(Description of the task):
Among the entries below, find the lines with "yimm" and copy them.

[Source records]
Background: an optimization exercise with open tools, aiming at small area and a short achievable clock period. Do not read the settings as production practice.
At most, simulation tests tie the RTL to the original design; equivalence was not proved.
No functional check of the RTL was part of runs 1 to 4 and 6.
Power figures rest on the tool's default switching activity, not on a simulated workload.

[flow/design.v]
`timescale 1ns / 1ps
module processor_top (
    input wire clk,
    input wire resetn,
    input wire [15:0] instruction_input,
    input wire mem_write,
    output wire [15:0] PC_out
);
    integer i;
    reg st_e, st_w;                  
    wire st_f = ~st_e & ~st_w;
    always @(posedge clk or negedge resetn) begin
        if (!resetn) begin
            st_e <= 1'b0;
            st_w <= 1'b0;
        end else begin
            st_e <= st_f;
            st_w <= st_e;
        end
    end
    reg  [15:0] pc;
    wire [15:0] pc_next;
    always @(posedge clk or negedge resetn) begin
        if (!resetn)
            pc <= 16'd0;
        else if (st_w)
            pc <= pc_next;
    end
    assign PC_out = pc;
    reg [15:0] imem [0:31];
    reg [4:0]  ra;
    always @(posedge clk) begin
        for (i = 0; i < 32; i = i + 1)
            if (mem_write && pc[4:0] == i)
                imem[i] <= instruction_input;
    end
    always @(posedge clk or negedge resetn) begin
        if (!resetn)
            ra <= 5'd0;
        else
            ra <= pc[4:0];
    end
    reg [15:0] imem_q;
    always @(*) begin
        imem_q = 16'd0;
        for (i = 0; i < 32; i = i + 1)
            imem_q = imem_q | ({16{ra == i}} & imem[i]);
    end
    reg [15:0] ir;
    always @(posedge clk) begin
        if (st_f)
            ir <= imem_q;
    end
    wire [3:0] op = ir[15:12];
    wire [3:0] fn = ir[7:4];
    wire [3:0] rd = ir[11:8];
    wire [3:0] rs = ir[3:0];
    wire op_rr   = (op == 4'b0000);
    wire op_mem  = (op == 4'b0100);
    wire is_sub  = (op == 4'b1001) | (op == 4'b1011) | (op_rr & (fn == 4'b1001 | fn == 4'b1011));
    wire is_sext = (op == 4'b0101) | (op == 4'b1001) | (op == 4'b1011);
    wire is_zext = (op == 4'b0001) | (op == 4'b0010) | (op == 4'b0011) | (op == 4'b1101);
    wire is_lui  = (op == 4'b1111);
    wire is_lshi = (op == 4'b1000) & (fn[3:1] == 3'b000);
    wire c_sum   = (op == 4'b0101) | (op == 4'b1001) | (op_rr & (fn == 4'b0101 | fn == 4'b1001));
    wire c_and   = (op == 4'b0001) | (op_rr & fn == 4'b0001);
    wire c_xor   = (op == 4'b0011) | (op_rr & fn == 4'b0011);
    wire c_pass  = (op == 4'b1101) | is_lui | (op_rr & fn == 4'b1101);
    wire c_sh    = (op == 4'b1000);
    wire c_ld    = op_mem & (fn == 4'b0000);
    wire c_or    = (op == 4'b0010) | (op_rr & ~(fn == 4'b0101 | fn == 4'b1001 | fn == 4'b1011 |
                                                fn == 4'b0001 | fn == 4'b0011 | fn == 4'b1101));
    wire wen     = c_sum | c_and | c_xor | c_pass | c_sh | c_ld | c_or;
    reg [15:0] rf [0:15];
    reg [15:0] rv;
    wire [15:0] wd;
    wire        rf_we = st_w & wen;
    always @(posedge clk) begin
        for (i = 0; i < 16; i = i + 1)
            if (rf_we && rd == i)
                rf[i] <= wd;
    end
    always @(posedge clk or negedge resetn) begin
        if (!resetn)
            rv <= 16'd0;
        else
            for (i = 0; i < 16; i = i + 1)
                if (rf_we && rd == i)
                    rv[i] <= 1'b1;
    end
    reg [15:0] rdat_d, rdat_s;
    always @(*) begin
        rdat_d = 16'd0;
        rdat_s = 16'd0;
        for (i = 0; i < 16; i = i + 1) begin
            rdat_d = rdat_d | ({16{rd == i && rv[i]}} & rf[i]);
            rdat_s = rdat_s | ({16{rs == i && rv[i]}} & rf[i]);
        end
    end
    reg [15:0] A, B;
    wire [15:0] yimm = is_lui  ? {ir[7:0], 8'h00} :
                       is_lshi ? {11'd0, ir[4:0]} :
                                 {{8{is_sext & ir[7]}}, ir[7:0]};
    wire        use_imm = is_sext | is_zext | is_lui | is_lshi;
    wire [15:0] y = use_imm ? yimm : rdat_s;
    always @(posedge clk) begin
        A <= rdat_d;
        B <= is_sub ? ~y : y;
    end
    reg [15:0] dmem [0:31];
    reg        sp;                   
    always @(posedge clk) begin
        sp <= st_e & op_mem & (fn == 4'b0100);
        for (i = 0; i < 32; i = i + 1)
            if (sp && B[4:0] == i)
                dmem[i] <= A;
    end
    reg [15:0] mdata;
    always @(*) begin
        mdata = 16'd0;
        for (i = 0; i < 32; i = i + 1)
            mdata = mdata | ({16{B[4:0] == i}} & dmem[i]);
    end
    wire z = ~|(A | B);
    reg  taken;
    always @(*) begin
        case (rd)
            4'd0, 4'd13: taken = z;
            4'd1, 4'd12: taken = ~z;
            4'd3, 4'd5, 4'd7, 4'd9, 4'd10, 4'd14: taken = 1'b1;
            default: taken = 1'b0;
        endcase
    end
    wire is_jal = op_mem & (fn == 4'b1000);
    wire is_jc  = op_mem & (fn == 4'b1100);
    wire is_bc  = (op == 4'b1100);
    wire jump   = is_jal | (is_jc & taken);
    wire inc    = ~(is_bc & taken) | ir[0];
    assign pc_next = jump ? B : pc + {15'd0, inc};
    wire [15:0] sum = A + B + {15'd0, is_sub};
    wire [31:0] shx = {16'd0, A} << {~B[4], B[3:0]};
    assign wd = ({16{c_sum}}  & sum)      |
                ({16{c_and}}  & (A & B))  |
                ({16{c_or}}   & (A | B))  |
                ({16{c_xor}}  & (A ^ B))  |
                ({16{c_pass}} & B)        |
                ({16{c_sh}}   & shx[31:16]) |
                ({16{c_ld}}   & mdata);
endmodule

(Reply to the exercise):
    wire [15:0] yimm = is_lui  ? {ir[7:0], 8'h00} :
    wire [15:0] y = use_imm ? yimm : rdat_s;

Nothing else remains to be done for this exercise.